Enter any sports shop today and you’ll be overwhelmed by choice. There are shelves full of running shoes for overpronators, underpronators, neutral feet, beginners, pros, and the list go on.
“I see it as marketing jargon, an easy way to start selling a shoe,” says Teuvo Niskanen, the man behind a new Finnish running shoe called ‘Feet’. “Our body is so wise that it naturally fixes movement faults. Even if there can be some structural differences, how the feet function is the same for everybody. It doesn’t need any extra cushioning or support.”
Which is why the Helsinki-based company named ‘Feet2’ is not offering tricks, but a running shoe which follows the anatomy of the foot as closely as possible. Suitable for any runner, Feet shoes combine the “natural movement” ideology of barefoot running and the comfort of a shoe.
As a keen runner, I had a chance to put this to test. Out of the box, Feet shoes feel light and surprisingly stiff. When first putting them on I was unsure about the fit, but after a few steps the uncertainty was replaced by comfort. Not from cushioning, but the movement feels natural and rolls forward — I almost forgot I am wearing new shoes.
We aim to keep the running stride as natural as possible with a shoe, so it mimics the movement of bare feet.
“Our passion and interest is the human body. How the foot works is brilliant and its built-in impact reducing mechanism cannot be replaced by any shoe or material,” Niskanen explains. “We aim to keep the running stride as natural as possible with a shoe, so it mimics the movement of bare feet.”
Following in the footsteps of a legend
The natural feel to Feet comes from its unique construction of intermeshing layers. While many running shoes influence, or even change, the natural sequence of our movement, Feet’s sole design supports it.
“In cushioned and strongly supported shoes, the small muscles in the feet don’t work efficiently. We don’t use any separate impact softening so the sensory stimulus in the sole happens which activates all the muscles in our feet,” says Niskanen. “A shoe is meant to help a runner move as economically and efficiently as possible.”
Niskanen knows what he is talking about. As a physiotherapist he specialises in the lower body and earned his shoe design credentials at Finnish sporting goods company Karhu. Together with mentor Matti Salminen, Niskanen created a line of lightweight running shoes often referred as ‘legendary’: the Karhu M-Series.

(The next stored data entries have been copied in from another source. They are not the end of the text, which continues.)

Background: an optimization exercise with open tools, aiming at small area, a short achievable clock period and few clock cycles per item. Do not read the settings as production practice. At most, simulation tests tie the RTL to the original design; equivalence was not proved. Power is estimated from default activity; no workload was simulated.

== build 42 ==
## zigzag_rle
module zigzag_rle (
  input  logic       clk,
  input  logic       reset,
  input  logic [8:0] dctq,
  input  logic       dctq_valid,
  input  logic [5:0] addr,
  output logic       hold,
  output logic [5:0] rle_run,
  output logic [8:0] rle_level,
  output logic       rle_eob,
  output logic       rle_valid,
  input  logic       rle_ready,
  output logic       overflow
);
make LEC_CHECK=0 ABC_CLOCK_PERIOD_IN_PS=2500 CAP_MARGIN=20 CORE_MARGIN=2 CORE_UTILIZATION=40 SETUP_SLACK_MARGIN=2.3 SLEW_MARGIN=20 finish   # period 5.0 ns
run.sh (not shown) runs the stock make flow with config.mk's settings and CLKGATE_MAP_FILE= SYNTH_SCRIPT=/design/flow/synth_recipe.tcl, a recipe that flattens the netlist after the stock synthesis.
Looking at the reports, build 42 completed the entire flow and the layout it produced met the timing, design-rule and antenna checks.
Testbench counts of build 42, summed over its fixed seeds: cycles 26,026, blocks 384.
Relative to build 42, the following input files were edited for build 16:
- a change of SETUP_SLACK_MARGIN from 2.3 to 2.6
==> run notes <==
- Build 16: all stages complete, timing, DRC and antenna checks passed
- Compared with build 42, build 16 shows total power of the final layout that has gone down by a few percent.
- Multi-input combinational cell count: build 42 vs build 16 — no meaningful difference
- Reported net switching power essentially unchanged between build 42 and build 16.
diff inputs: build 16 => build 84
- CORE_UTILIZATION now 55, was 40
- TNS_END_PERCENT now 10, previously not set
- PLACE_DENSITY now 0.7, previously not set
- SETUP_SLACK_MARGIN now 2.5, was 2.6
[summary]
Relative to build 16, part of the power in registers has increased by 2.0 points in build 84.
Diff build 84..build 16 | post-synthesis share of cell area spent on full adders, half adders and majority gates | unchanged
The clock buffer count number comes out higher for build 16 vs build 84.
Compare build 16 and build 84 | sequential share of layout area higher: build 84
Here is what was changed in the inputs of build 80 compared with build 84.
- changing CORE_UTILIZATION from 55 to 40
- changing TNS_END_PERCENT from 10 to 0
- removing PLACE_DENSITY (formerly 0.7)
==> run notes <==
Build 80 gives more die extent in y than build 84 did.
Build 84 reports its end of the critical path as sel_l[5]$_DFF_P_ while build 80 reports r_level[0]$_DFF_P_.
Taking build 84 as the reference point, the area growth from synthesis to final layout of build 80 rises by 2.5 points.
The source of the critical timing path comes out pend[9]$_SDFF_PP0_ in one run and sel_l[0]$_DFF_P_ in the other, namely in build 84 and build 80 respectively.
Per the comparison of build 80 with build 84, arrival time of data at the critical path endpoint lower, final critical delay including setup and external delays picked up an extra 6.1 ps, worst max-slew margin expressed relative to the limit higher, share of total power in combinational logic roughly the same.
Modified inputs, build 49 compared to build 80
- TNS_END_PERCENT: 0 -> 10
[summary]
Build 49: all stages complete, timing, DRC and antenna checks passed. As far as largest net degree at the start of global routing is concerned, build 80 and build 49 perform about the same. Compared with build 80, in build 49 cell area after synthesis stayed essentially flat; clock power fell by about 0.7%; deepest clock path buffer count stayed essentially flat; share of cells above drive strength 1 rose by 0.90 points; number of CTS-inserted buffers rose by 1. The filler-free cell count of the finished design on build 80 is in line with that on build 49. On maximum clock rate, build 80 loses to build 49.
Edits applied to the flow inputs when going from build 49 to build 28:
- an added CTS_CLUSTER_SIZE of 26
- an added CTS_CLUSTER_DIAMETER of 80
Results
- Build 49 closes out successfully: all stages finished, all timing, DRC and antenna checks passed.
- Per the final summary, build 28 finished and its layout is clean on timing, DRC and antenna.
- Build 28 has number of logic stages on the critical path including buffering below what build 49 had.
- NOTE: fraction of final layout cells sized beyond drive strength 1 in build 28 falls short of that of build 49
- When the final numbers for build 49 and build 28 were put side by side, the global-route wire length before repair turned out to be greater in build 49.
- Build 28 ends up with a routed wire length that is 1200 um lower than in build 49.
- The final reports for build 28 and build 49 show upper clock frequency limit lower in the former.
- The number of tap cells inserted was comparable across build 49 and build 28.
- | design area | higher: build 49 |
- Via count (lower): build 28
- Total power is lower on build 28

---

Setup of 12-05:
Another version of the RTL of zigzag_rle (not shown whole).
For scale: ~2,100 cells after synthesis, ~740 flip-flops, about 38 I/O pins.
clock: 5.0 ns
lec_check: 0
cap_margin: 20
core_margin: 2
core_utilization: 40
slew_margin: 20
Input changes introduced in 09-21 (baseline for comparison: 12-05):
Settings: SETUP_SLACK_MARGIN newly set to 2.8; ABC_CLOCK_PERIOD_IN_PS newly set to 2200.
### Flow results
In summary, 09-21 completed successfully, with a layout that passed the timing, design-rule and antenna checks.
12-05 → 09-21: total of fill cells in the finished design went down, non-clock buffer count went up, first-pass GRT wire length went up.
Compared with 12-05, 09-21 shows a share of the final layout cell area in multi-input gates that is 2.0 points higher.
From 12-05 to 09-21, count of buffers from port buffering did not move at all.
[09-21 vs 12-05] depth of the worst register-to-register path: lower in 09-21
Routed wire length: 09-21 > 12-05
Synthesized instance count essentially unchanged between 09-21 and 12-05.
Final net count in 09-21 is 172 above 12-05.
On cell area, 12-05 beats 09-21.
No functional check of the RTL was part of any run of this note.

---

Another version of the RTL of zigzag_rle (not shown whole).
Size: ~2200 cells after synthesis, roughly 780 flip-flops, ~38 I/O pins, ~0.031 mm2 of cells after synthesis.
Settings: LEC_CHECK=0, ABC_CLOCK_PERIOD_IN_PS=2500, CAP_MARGIN=20, CORE_MARGIN=2, CORE_UTILIZATION=40, SETUP_SLACK_MARGIN=2.75, SLEW_MARGIN=20; clock period 5.0 ns.
The first run completed without violations.
Rerun with:
Settings changed: SETUP_SLACK_MARGIN 2.75 to 2.5.
After rerunning: Clock power fell by 3.3%; clock-buffer cell count fell by 4; cell area drops by 1.1%; setup slack gains 0.015 ns; routed wire length rose by 1.5%; synthesized area does not change; die area stays the same; flip-flop and latch count is unchanged.
No run of this note included a check of the RTL's function; only the layout flow was run.

---

## run E
Another version of the RTL of zigzag_rle (not shown whole).
For scale: roughly 2,100 cells after synthesis, about 38 I/O pins, ~30,000 sq um of cells after synthesis.
==> flow/config.mk <==
export PLATFORM = sky130hd
export DESIGN_NAME = zigzag_rle
export DESIGN_NICKNAME = zigzag_rle
export VERILOG_FILES = /design/flow/design.v
export SDC_FILE = /design/flow/constraint.sdc
export NUM_CORES = 4
export LEC_CHECK = 0
export ABC_CLOCK_PERIOD_IN_PS = 2500
export CAP_MARGIN = 20
export CORE_MARGIN = 2
export CORE_UTILIZATION = 60
export SETUP_SLACK_MARGIN = 2.5
export SLEW_MARGIN = 20
==> flow/constraint.sdc <==
create_clock -name core_clock -period 5.0 [get_ports {clk}]
set_input_delay 1.0000 -clock core_clock [delete_from_list [all_inputs] [get_ports {clk}]]
set_output_delay 1.0000 -clock core_clock [all_outputs]
set_load 0.01 [all_outputs]
The following lists how run B was set up differently from run E:
- CORE_UTILIZATION: 60 -> 40
==> run notes <==
- Between run E and run B, the flow reports detailed route wirelength on metal2 increasing by a few percent.
- Compare run E and run B | power density over cell area higher: run E
- For the share of the clock period used by the worst path, run B came in 1.3 points lower than run E did.
- Going from run E to run B, clock-buffer cell count grew by more than 10%.
- Portion of total power attributed to combinational logic of run B is on par with run E.
- On utilization of the core after routing: between run E and run B, it ends up higher for run E.
Function was not checked in any run of this note: the RTL went through the layout flow alone.

port drivers added, routing unchanged:
Ports are ideal in the flow. The routed layouts listed here were re-timed in OpenROAD.
Step 1 sets driving cells, clkbuf_16 on the clock port and buf_2 on the other inputs (assumed; they add their load-dependent delay and slew).
Step 2 also shifts input and output timing later by t, the mid clock arrival at the registers, as if the neighbouring blocks saw the same clock.
a / b / c = ideal / step 1 / step 2; a / b = the first two.
run | shift t [ns] | slack for setup (ns) | worst hold slack (ns)
build 42 | 0.685 | 2.254 / 2.275 / 1.590 | 0.457 / 0.457 / 0.457
build 16 | 0.680 | 2.306 / 2.306 / 1.945 | 0.471 / 0.471 / 0.471
build 84 | 0.674 | 2.337 / 2.337 / 1.749 | 0.449 / 0.449 / 0.449
build 80 | 0.703 | 2.331 / 2.331 / 1.791 | 0.471 / 0.471 / 0.471
build 49 | 0.681 | 2.459 / 2.434 / 1.927 | 0.470 / 0.470 / 0.470
build 28 | 0.667 | 2.386 / 2.365 / 1.764 | 0.479 / 0.479 / 0.479
12-05 | 0.689 | 1.367 / 1.367 / 1.234 | 0.444 / 0.444 / 0.444
09-21 | 0.681 | 2.035 / 2.035 / 1.908 | 0.457 / 0.457 / 0.457
the first run of note 3 | 0.699 | 2.418 / 2.418 / 2.126 | 0.461 / 0.461 / 0.461
the second run of note 3 | 0.686 | 2.433 / 2.433 / 1.859 | 0.454 / 0.454 / 0.454
run E | 0.680 | 2.308 / 2.308 / 1.926 | 0.450 / 0.450 / 0.450
run B | 0.682 | 2.371 / 2.371 / 1.958 | 0.453 / 0.453 / 0.453
After both steps setup and hold are still met in every run listed. The setup slack of build 42, which loses most, moves by +0.021 ns with the drivers and by -0.664 ns with both steps.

Launched in early 2000s, the M-Series earned both praise and popularity in international running circles, but its manufacturing was discontinued when Karhu was sold to foreign investors in 2008.
But for Feet this was a blessing in disguise. After a few years of breaking the idea down, Niskanen again teamed up with Salminen to design a new kind of running shoe. Their innovative sole construction was granted patentability in 2013 and Feet2, the company, was born.
Learning to walk before running
Since its first steps, Feet2 has progressed quickly. While finding a manufacturer for the new shoe construction wasn’t easy, old industry contacts came to the rescue. A factory with the right expertise was found in China and Feet arrived to store shelves in March 2015.
It’s no small feat for a startup company to enter a market dominated by global sporting giants, but Niskanen and his business partner Jouko Havas believe their product is unique.
“The only way to stand out is to do something original,” says Niskanen. “Our background helps as well, as people are interested in what we do. We haven’t received negative feedback from anyone who has bought the shoe. Everybody notices the difference.”
Currently the Feet shoes are only available in Finland and online, but next on the roadmap are global markets starting from German-speaking countries. Consequently the company is working on international patents and a new extra-light Feet racing shoe, based on the same ideology, will hit shelves in the spring.
“The signs for the next season and our growth figures are really promising,” Havas says. “It is not an easy market, but persistent work is always rewarded. In a few years we will hopefully be everywhere.”
In the race for shelf space, Feet2 believes in the natural power of the feet.